[Collected data]
-- Opening Marker --

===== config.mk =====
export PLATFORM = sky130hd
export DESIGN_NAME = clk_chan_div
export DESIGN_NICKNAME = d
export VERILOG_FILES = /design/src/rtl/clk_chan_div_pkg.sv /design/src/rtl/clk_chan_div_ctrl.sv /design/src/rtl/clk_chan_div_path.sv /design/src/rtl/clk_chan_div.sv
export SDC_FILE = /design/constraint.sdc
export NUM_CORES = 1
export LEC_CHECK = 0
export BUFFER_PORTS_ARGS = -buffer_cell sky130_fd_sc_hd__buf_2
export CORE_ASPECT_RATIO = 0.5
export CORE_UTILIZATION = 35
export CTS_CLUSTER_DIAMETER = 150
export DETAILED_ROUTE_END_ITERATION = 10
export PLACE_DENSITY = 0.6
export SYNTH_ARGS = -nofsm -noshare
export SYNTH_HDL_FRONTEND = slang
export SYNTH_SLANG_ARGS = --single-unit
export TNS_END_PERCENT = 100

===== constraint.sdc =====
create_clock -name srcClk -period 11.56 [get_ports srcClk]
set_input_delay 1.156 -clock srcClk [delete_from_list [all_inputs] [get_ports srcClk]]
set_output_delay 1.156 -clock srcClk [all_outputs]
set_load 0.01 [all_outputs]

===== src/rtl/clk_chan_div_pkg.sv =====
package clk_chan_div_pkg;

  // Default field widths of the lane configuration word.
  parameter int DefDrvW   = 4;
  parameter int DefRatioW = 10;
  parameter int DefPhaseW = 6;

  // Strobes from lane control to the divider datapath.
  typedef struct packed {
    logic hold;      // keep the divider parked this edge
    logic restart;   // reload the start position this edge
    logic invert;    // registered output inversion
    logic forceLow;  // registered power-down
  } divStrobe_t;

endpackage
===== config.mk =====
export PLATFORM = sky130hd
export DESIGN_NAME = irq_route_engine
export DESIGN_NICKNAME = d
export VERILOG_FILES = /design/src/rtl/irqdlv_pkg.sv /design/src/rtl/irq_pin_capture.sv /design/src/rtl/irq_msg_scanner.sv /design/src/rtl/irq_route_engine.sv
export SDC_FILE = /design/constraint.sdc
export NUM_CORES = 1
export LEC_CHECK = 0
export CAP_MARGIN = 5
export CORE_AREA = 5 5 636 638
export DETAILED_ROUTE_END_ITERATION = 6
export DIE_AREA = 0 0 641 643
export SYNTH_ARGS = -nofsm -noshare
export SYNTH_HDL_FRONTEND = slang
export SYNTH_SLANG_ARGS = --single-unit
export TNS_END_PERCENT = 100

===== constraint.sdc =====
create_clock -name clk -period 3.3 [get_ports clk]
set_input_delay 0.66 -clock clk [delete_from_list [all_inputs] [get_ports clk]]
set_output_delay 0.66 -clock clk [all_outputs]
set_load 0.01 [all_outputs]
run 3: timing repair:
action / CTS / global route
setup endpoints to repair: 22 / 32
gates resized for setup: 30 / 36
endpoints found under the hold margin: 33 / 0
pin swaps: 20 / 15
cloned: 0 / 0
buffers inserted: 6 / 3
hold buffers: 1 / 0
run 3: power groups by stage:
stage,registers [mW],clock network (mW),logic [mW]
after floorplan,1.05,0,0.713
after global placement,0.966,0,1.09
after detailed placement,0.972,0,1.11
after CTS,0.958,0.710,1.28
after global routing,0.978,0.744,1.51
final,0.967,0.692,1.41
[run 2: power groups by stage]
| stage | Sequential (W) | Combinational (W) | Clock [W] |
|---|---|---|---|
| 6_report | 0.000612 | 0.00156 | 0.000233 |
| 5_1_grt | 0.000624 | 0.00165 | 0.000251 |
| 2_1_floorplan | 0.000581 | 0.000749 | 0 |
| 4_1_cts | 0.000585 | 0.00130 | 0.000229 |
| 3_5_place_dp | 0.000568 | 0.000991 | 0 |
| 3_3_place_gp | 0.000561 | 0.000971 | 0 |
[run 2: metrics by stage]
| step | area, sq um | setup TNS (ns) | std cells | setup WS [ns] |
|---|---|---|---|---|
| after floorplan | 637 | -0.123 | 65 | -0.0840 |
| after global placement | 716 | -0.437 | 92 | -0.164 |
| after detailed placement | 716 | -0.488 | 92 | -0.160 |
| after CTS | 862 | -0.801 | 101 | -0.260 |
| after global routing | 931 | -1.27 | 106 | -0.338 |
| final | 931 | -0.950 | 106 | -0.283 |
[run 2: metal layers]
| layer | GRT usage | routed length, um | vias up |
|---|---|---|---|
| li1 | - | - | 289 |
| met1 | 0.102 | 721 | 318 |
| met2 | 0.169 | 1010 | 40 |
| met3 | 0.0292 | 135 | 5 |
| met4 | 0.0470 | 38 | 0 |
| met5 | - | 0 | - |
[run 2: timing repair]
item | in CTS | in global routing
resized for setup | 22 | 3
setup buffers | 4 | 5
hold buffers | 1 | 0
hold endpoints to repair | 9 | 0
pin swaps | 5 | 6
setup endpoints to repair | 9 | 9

-- Closing Marker --

* Assigned task *
All lines from the one containing "setup WS [ns] |" through the last line of the data must be set down exactly. No other lines belong in the answer.

* Written solution *
| step | area, sq um | setup TNS (ns) | std cells | setup WS [ns] |
|---|---|---|---|---|
| after floorplan | 637 | -0.123 | 65 | -0.0840 |
| after global placement | 716 | -0.437 | 92 | -0.164 |
| after detailed placement | 716 | -0.488 | 92 | -0.160 |
| after CTS | 862 | -0.801 | 101 | -0.260 |
| after global routing | 931 | -1.27 | 106 | -0.338 |
| final | 931 | -0.950 | 106 | -0.283 |
[run 2: metal layers]
| layer | GRT usage | routed length, um | vias up |
|---|---|---|---|
| li1 | - | - | 289 |
| met1 | 0.102 | 721 | 318 |
| met2 | 0.169 | 1010 | 40 |
| met3 | 0.0292 | 135 | 5 |
| met4 | 0.0470 | 38 | 0 |
| met5 | - | 0 | - |
[run 2: timing repair]
item | in CTS | in global routing
resized for setup | 22 | 3
setup buffers | 4 | 5
hold buffers | 1 | 0
hold endpoints to repair | 9 | 0
pin swaps | 5 | 6
setup endpoints to repair | 9 | 9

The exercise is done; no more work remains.